◆ **Exercise brief**: Could you return the whole listing, character for character?

◆ **Dataset**:

Source: an optimization exercise on an open RTL-to-GDS flow (aim: small area, a short achievable clock period and few clock cycles per item). Production flows keep margins and buffers that such runs may drop.
The RTL was checked by simulation tests, not by an equivalence proof against the original design.

==> run E <==
// traj_eval
module traj_eval (
    input             clk,
    input             rst,
    input             in_valid,
    output            in_ready,
    input      [63:0] t,
    input      [63:0] s,
    input      [31:0] dur,
    input      [31:0] p0,
    input      [31:0] c1,
    input      [31:0] c2,
    input      [31:0] c3,
    output reg        out_valid,
    output     [31:0] p_cmd
);
clock: 14.0 ns
lec_check: 0
cap_margin: 20
core_margin: 2
core_utilization: 40
slew_margin: 20
synth_hierarchical: 1
run.sh (not shown) runs the stock make flow with config.mk's settings and CLKGATE_MAP_FILE= SYNTH_SCRIPT=/design/flow/synth_recipe.tcl, a recipe that flattens the netlist after the stock synthesis.
==> inputs of run A, as changes to run E <==
==> flow/flow/run.sh (new file) <==
#!/bin/bash
# The standard layout (standard.sh), run unchanged apart from two
# settings passed through the environment:
#  - SETUP_SLACK_MARGIN: repair_timing treats every path with less than
#    this many ns of slack as one to improve, so the flow works towards a
#    shorter period than the 14 ns clock without changing the constraints;
#  - BUFFER_PORTS_ARGS: every input and output port still gets its own
#    buffer, a plain buf_2 instead of the delay cell buffer_ports picks.
# Each tool's output stays in ORFS's own log files under orfs/logs.
export SETUP_SLACK_MARGIN=10.15
export BUFFER_PORTS_ARGS="-buffer_cell sky130_fd_sc_hd__buf_2"
bash standard.sh > standard.log 2>&1
==> flow/standard.sh (new file) <==
#!/bin/bash
# synth_recipe.tcl (not shown) runs the flow's synth.tcl, then flattens the netlist and writes it again
# the make line also repeats each setting of config.mk as NAME=value (left out here)
make -C /OpenROAD-flow-scripts/flow DESIGN_CONFIG=/design/flow/config.mk WORK_HOME=/design/flow/orfs CLKGATE_MAP_FILE= SYNTH_SCRIPT=/design/flow/synth_recipe.tcl "${@:-finish}"
PLACE_DENSITY = 0.5   (was not set)
removed: flow/run.sh
==> comparison table <==
|  | run E | run A |
|---|---|---|
| Non-filler instance count after layout | 5120 | 5164 |
| Non-clock inverter count in the final layout | 303 | 304 |
| Status | no timing/DRC/antenna violations | no timing/DRC/antenna violations |
| Per-cell via count in the routed design | 5.618 | 5.584 |
| Length of routed met2 wiring | 51600 um | 56710 um |
| Maximum frequency from static timing analysis | 219.2 MHz | 255.3 MHz |
| Maximum number of pins on one net before global-route repair | 184 | 189 |
| RSZ-0062 raised after global routing | no | yes |
| Total area of multi-input combinational cells | 22000 um2 | 22240 um2 |
| Clock Buffer Count | 94 | 96 |
| Worst-case setup slack after placement | 9.517 ns | 8.600 ns |
Testbench counts of run E, summed over its fixed seeds: cycles 48,136, items 3,200.
Testbench counts of run A, summed over its fixed seeds: cycles 48,136, items 3,200.
What follows belongs to an exercise in optimizing a design on an open flow for small area, a short achievable clock period and few clock cycles; a production flow would make more cautious choices. RTL that was checked went through simulation tests only; none was proved equivalent to the original. Only the layout flow was run in runs 3 and 4; the RTL was not checked for function there.

===== constraint.sdc =====
create_clock -name core_clock -period 10.0 [get_ports {clk}]
set_input_delay 2.0000 -clock core_clock [delete_from_list [all_inputs] [get_ports {clk}]]
set_output_delay 2.0000 -clock core_clock [all_outputs]
set_load 0.01 [all_outputs]

===== run.sh =====
#!/bin/bash
# synth_recipe.tcl (not shown) runs the flow's synth.tcl, then flattens the netlist and writes it again
# the make line also repeats each setting of config.mk as NAME=value (left out here)
make -C /OpenROAD-flow-scripts/flow DESIGN_CONFIG=/design/flow/config.mk WORK_HOME=/design/flow/orfs CLKGATE_MAP_FILE= SYNTH_SCRIPT=/design/flow/synth_recipe.tcl finish

===== config.mk =====
export PLATFORM = sky130hd
export DESIGN_NAME = real48_divsqrt
export DESIGN_NICKNAME = real48_divsqrt
export VERILOG_FILES = /design/flow/design.v
export SDC_FILE = /design/flow/constraint.sdc
export NUM_CORES = 4
export LEC_CHECK = 0
export CAP_MARGIN = 20
export CORE_MARGIN = 2
export CORE_UTILIZATION = 40
export SETUP_SLACK_MARGIN = 3
export SLEW_MARGIN = 20

===== design.v =====
module r48_round (
    input  wire               sign,
    input  wire signed [13:0] exp,      
    input  wire        [36:0] mant,     
    input  wire               guard,
    input  wire               sticky,
    output reg         [47:0] result,
    output reg                ovf
);
    wire        round_up = guard & (sticky | mant[0]);
    wire [37:0] sum      = {1'b0, mant} + {37'd0, round_up};
    wire signed [13:0] exp_r = sum[37] ? exp + 14'sd1 : exp;
    wire [35:0] frac     = sum[37] ? 36'd0 : sum[35:0];
    wire signed [13:0] biased = exp_r + 14'sd1023;
    always @* begin
        ovf = 1'b0;
        if (exp_r < -14'sd1022) begin
            result = {sign, 47'd0};
        end else if (exp_r > 14'sd1023) begin
            result = {sign, 11'h7FF, 36'd0};
            ovf    = 1'b1;
        end else begin
            result = {sign, biased[10:0], frac};
        end
    end
endmodule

◆ **Response box**:
Source: an optimization exercise on an open RTL-to-GDS flow (aim: small area, a short achievable clock period and few clock cycles per item). Production flows keep margins and buffers that such runs may drop.
The RTL was checked by simulation tests, not by an equivalence proof against the original design.

==> run E <==
// traj_eval
module traj_eval (
    input             clk,
    input             rst,
    input             in_valid,
    output            in_ready,
    input      [63:0] t,
    input      [63:0] s,
    input      [31:0] dur,
    input      [31:0] p0,
    input      [31:0] c1,
    input      [31:0] c2,
    input      [31:0] c3,
    output reg        out_valid,
    output     [31:0] p_cmd
);
clock: 14.0 ns
lec_check: 0
cap_margin: 20
core_margin: 2
core_utilization: 40
slew_margin: 20
synth_hierarchical: 1
run.sh (not shown) runs the stock make flow with config.mk's settings and CLKGATE_MAP_FILE= SYNTH_SCRIPT=/design/flow/synth_recipe.tcl, a recipe that flattens the netlist after the stock synthesis.
==> inputs of run A, as changes to run E <==
==> flow/flow/run.sh (new file) <==
#!/bin/bash
# The standard layout (standard.sh), run unchanged apart from two
# settings passed through the environment:
#  - SETUP_SLACK_MARGIN: repair_timing treats every path with less than
#    this many ns of slack as one to improve, so the flow works towards a
#    shorter period than the 14 ns clock without changing the constraints;
#  - BUFFER_PORTS_ARGS: every input and output port still gets its own
#    buffer, a plain buf_2 instead of the delay cell buffer_ports picks.
# Each tool's output stays in ORFS's own log files under orfs/logs.
export SETUP_SLACK_MARGIN=10.15
export BUFFER_PORTS_ARGS="-buffer_cell sky130_fd_sc_hd__buf_2"
bash standard.sh > standard.log 2>&1
==> flow/standard.sh (new file) <==
#!/bin/bash
# synth_recipe.tcl (not shown) runs the flow's synth.tcl, then flattens the netlist and writes it again
# the make line also repeats each setting of config.mk as NAME=value (left out here)
make -C /OpenROAD-flow-scripts/flow DESIGN_CONFIG=/design/flow/config.mk WORK_HOME=/design/flow/orfs CLKGATE_MAP_FILE= SYNTH_SCRIPT=/design/flow/synth_recipe.tcl "${@:-finish}"
PLACE_DENSITY = 0.5   (was not set)
removed: flow/run.sh
==> comparison table <==
|  | run E | run A |
|---|---|---|
| Non-filler instance count after layout | 5120 | 5164 |
| Non-clock inverter count in the final layout | 303 | 304 |
| Status | no timing/DRC/antenna violations | no timing/DRC/antenna violations |
| Per-cell via count in the routed design | 5.618 | 5.584 |
| Length of routed met2 wiring | 51600 um | 56710 um |
| Maximum frequency from static timing analysis | 219.2 MHz | 255.3 MHz |
| Maximum number of pins on one net before global-route repair | 184 | 189 |
| RSZ-0062 raised after global routing | no | yes |
| Total area of multi-input combinational cells | 22000 um2 | 22240 um2 |
| Clock Buffer Count | 94 | 96 |
| Worst-case setup slack after placement | 9.517 ns | 8.600 ns |
Testbench counts of run E, summed over its fixed seeds: cycles 48,136, items 3,200.
Testbench counts of run A, summed over its fixed seeds: cycles 48,136, items 3,200.
What follows belongs to an exercise in optimizing a design on an open flow for small area, a short achievable clock period and few clock cycles; a production flow would make more cautious choices. RTL that was checked went through simulation tests only; none was proved equivalent to the original. Only the layout flow was run in runs 3 and 4; the RTL was not checked for function there.

===== constraint.sdc =====
create_clock -name core_clock -period 10.0 [get_ports {clk}]
set_input_delay 2.0000 -clock core_clock [delete_from_list [all_inputs] [get_ports {clk}]]
set_output_delay 2.0000 -clock core_clock [all_outputs]
set_load 0.01 [all_outputs]

===== run.sh =====
#!/bin/bash
# synth_recipe.tcl (not shown) runs the flow's synth.tcl, then flattens the netlist and writes it again
# the make line also repeats each setting of config.mk as NAME=value (left out here)
make -C /OpenROAD-flow-scripts/flow DESIGN_CONFIG=/design/flow/config.mk WORK_HOME=/design/flow/orfs CLKGATE_MAP_FILE= SYNTH_SCRIPT=/design/flow/synth_recipe.tcl finish

===== config.mk =====
export PLATFORM = sky130hd
export DESIGN_NAME = real48_divsqrt
export DESIGN_NICKNAME = real48_divsqrt
export VERILOG_FILES = /design/flow/design.v
export SDC_FILE = /design/flow/constraint.sdc
export NUM_CORES = 4
export LEC_CHECK = 0
export CAP_MARGIN = 20
export CORE_MARGIN = 2
export CORE_UTILIZATION = 40
export SETUP_SLACK_MARGIN = 3
export SLEW_MARGIN = 20

===== design.v =====
module r48_round (
    input  wire               sign,
    input  wire signed [13:0] exp,      
    input  wire        [36:0] mant,     
    input  wire               guard,
    input  wire               sticky,
    output reg         [47:0] result,
    output reg                ovf
);
    wire        round_up = guard & (sticky | mant[0]);
    wire [37:0] sum      = {1'b0, mant} + {37'd0, round_up};
    wire signed [13:0] exp_r = sum[37] ? exp + 14'sd1 : exp;
    wire [35:0] frac     = sum[37] ? 36'd0 : sum[35:0];
    wire signed [13:0] biased = exp_r + 14'sd1023;
    always @* begin
        ovf = 1'b0;
        if (exp_r < -14'sd1022) begin
            result = {sign, 47'd0};
        end else if (exp_r > 14'sd1023) begin
            result = {sign, 11'h7FF, 36'd0};
            ovf    = 1'b1;
        end else begin
            result = {sign, biased[10:0], frac};
        end
    end
endmodule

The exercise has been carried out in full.